Thursday 16 June 2011

How many years of your life have you wasted....

... on boring, mostly useless awaydays, conferences and management team retreats?

Be honest.

Over the years I've been to a fair few. Whether it's a concrete Hilton in Baltimore or a country house hotel in Bath: whether we're sitting on beanbags in a wacky Clerkenwell "design space", old tyres in a muddy field, or hard backed chairs in a windowless Helsinki basement, I feel like I've seen it all... and it's rarely much good.

Yes, some conferences are lavish.  One of my former employers hired out the whole of Beijing's Forbidden City for a conference closing party for its top 400 global managers. Cost millions.  Another time, we ended up down a salt mine in Krakow.


Some are impressive merely by who else is present. I've never been to Davos, but I imagine when you've paid $150,000 to attend, you're going to come home raving about it whether or not you shared a ski lift with Angelina Jolie.
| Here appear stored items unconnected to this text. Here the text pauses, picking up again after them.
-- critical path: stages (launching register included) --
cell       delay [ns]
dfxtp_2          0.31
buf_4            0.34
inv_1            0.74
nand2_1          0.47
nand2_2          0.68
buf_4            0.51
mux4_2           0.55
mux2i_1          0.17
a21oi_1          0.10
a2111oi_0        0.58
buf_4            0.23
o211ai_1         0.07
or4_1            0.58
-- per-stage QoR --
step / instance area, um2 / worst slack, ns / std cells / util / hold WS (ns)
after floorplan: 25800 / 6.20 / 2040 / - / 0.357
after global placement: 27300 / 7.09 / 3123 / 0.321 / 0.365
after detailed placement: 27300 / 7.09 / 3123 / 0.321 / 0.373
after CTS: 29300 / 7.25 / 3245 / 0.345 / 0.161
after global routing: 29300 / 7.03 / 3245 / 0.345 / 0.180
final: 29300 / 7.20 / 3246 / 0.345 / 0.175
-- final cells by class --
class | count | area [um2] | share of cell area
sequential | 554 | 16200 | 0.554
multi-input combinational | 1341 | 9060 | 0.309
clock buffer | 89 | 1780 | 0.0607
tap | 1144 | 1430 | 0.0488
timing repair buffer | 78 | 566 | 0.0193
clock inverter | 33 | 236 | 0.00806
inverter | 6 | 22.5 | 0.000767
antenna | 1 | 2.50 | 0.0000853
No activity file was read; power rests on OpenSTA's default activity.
==> config.mk <==
export PLATFORM = sky130hd
export DESIGN_NAME = scsi_dma_top
export DESIGN_NICKNAME = d
export VERILOG_FILES = /design/src/hdl/dma_fifo_pkg.sv /design/src/hdl/scsi_bus_pkg.sv /design/src/hdl/scsi_dma_top.sv /design/src/hdl/cpu_scsi_port.sv /design/src/hdl/dma_fifo.sv /design/src/hdl/scsi_bus_sequencer.sv
export SDC_FILE = /design/constraint.sdc
export NUM_CORES = 1
export LEC_CHECK = 0
export BUFFER_PORTS_ARGS = -buffer_cell sky130_fd_sc_hd__buf_2
export CAP_MARGIN = 5
export CORE_ASPECT_RATIO = 1.4
export CORE_UTILIZATION = 54
export CTS_CLUSTER_DIAMETER = 40
export DETAILED_ROUTE_END_ITERATION = 12
export PLACE_DENSITY = 0.75
export SYNTH_ARGS = -nofsm -noshare
export SYNTH_HDL_FRONTEND = slang
export SYNTH_HIERARCHICAL = 1
export SYNTH_SLANG_ARGS = --single-unit
export TNS_END_PERCENT = 30
==> constraint.sdc <==
create_clock -name CLK -period 20.2 [get_ports CLK]
set_input_delay 4.04 -clock CLK [delete_from_list [all_inputs] [get_ports CLK]]
set_output_delay 4.04 -clock CLK [all_outputs]
set_load 0.02 [all_outputs]
==> src/hdl/dma_fifo_pkg.sv <==
// FIFO types assume big-endian longwords with transfer byte 0 in bits 31 to 24
package dma_fifo_pkg;

    typedef logic [31:0] fifo_word_t;
    typedef logic [1:0]  byte_ptr_t;       // Lane within a longword

    // Strobes from the sequencer
    typedef struct packed {
        logic incbo;        // Advance byte pointer
        logic incni;        // Advance next-in pointer
        logic incno;        // Advance next-out pointer
        logic rdfifo;       // Longword leaves toward the IC
        logic rififo;       // Longword written from the IC
    } fifo_ctl_t;

    // Status back to the sequencer
    typedef struct packed {
        logic empty;
        logic full;
        logic boeq3;        // Byte pointer on last lane
        logic rififo_d;     // rififo one clock late
        logic rdfifo_d;     // rdfifo one clock late
    } fifo_stat_t;

endpackage

==> src/hdl/scsi_bus_pkg.sv <==
// Byte bus and CPU cycle types for a SCSI IC reached indirectly through one select line
package scsi_bus_pkg;

    typedef logic [7:0] scsi_byte_t;
    typedef logic       scsi_reg_sel_t;     // 0 address register, 1 data register

    // IC controls, strobes driven by the sequencer
    typedef struct packed {
        logic          cs;
        logic          re;
        logic          we;
        logic          dack;
        scsi_reg_sel_t sel;
        scsi_byte_t    wdata;
    } scsi_bus_t;

    typedef struct packed {
        logic          req;     // Held until dsack is seen
        logic          rw;      // 1 for read
        scsi_reg_sel_t sel;
        scsi_byte_t    wdata;
    } cpu_cycle_t;

    // Sequencer states with their board encodings
    typedef enum logic [4:0] {
        IDLE_DMA_RD = 5'd0,  CPUREQ = 5'd8,  IDLE_DMA_WR = 5'd16,
        C2S_1 = 5'd17, C2S_2 = 5'd26, C2S_3 = 5'd6,  C2S_4 = 5'd22, C2S_5 = 5'd14,
        F2S_1 = 5'd28, F2S_2 = 5'd2,  F2S_3 = 5'd18, F2S_4 = 5'd1,
        S2C_1 = 5'd10, S2C_2 = 5'd30, S2C_3 = 5'd3,  S2C_4 = 5'd19, S2C_5 = 5'd9,
        S2C_6 = 5'd25,
        S2F_1 = 5'd24, S2F_2 = 5'd4,  S2F_3 = 5'd20, S2F_4 = 5'd12
    } seq_state_t;

endpackage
But for me, all these fancy trimmings are just sugar to help some seriously nasty conference medicine go down.
Is there a universal rule that the bigger the title the keynote speaker has, the duller his or her speech will be?
Or that you must get yourself stuck in plenary sessions dominated by sponsors' agenda, not your agenda? Or trapped in a neverending panel session that bears no resemblance to the topic advertised, where audience questions are taken in threes so they don't have to be answered properly?
Or worst of all, get involved in a brainstorm where lots of good intentions and ideas are generated that everyone knows will never make it out of the break-out room?

 There's something both inspiring and depressing about being asked to organise an internal conference or awayday. You start with a blank sheet of paper, full of possibility and potential.  Then before you know it, you've got an agenda of information-heavy powerpoint presentations that are "vital" for various, mainly political, reasons and you're wondering how you're going to fit in time to let the attendees go to the loo.
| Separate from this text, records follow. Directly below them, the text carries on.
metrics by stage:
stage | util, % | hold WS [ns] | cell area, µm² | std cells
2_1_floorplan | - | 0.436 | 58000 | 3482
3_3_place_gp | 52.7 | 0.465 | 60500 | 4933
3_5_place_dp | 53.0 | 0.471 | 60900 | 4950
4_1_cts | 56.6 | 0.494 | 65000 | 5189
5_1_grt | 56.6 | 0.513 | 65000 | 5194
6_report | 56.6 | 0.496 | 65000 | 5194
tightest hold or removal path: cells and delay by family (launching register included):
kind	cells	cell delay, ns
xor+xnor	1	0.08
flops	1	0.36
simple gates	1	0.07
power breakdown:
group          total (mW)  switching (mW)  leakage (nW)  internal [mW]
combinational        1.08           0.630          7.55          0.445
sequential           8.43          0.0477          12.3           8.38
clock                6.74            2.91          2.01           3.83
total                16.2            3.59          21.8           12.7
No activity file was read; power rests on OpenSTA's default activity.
Or at least, all that was what I thought it had to be before I came across the "Unconference".

Unconferences take everything you thought you knew about conferences and turn it on its head.

1) The object of an unconference is not to make money. They are cheap to organise and even cheaper to attend. The most I've ever paid to attend one is £5. Many are free.  There are no money-spinning exhibition halls. There may be a few sponsors to help pay for the room hire, but they keep a low profile: definitely no overt selling or hogging of agendas.

2) Due to 1), they usually aren't in glamorous occasions. Less Honolulu, more Birmingham. A students' union building out of term time, not a five star hotel.

3) Due to 1), there are no glossy delegate packs or goody bags.  Registration at an unconference consists of handing over your fiver and writing your name and Twitter name on a sticker. If they've found an extra sponsor, you may also get a raffle ticket that doubles as a beer token.

4) Most importantly of all, there's rarely an agenda. And there are NEVER any keynote speakers or plenary sessions.  Usually what happens is this:

The unconference leaders invite everyone to gather around - standing up, ideally - and introduce themselves.  Name, where you're from, and the answer to a random question like "what word best summarises you or why you're here?" (Last week I went to an Unconference where 120 people took less than half an hour total to introduce themselves. The week before I went to a conventional leadership retreat where 30 people took more than an hour to introduce themselves....)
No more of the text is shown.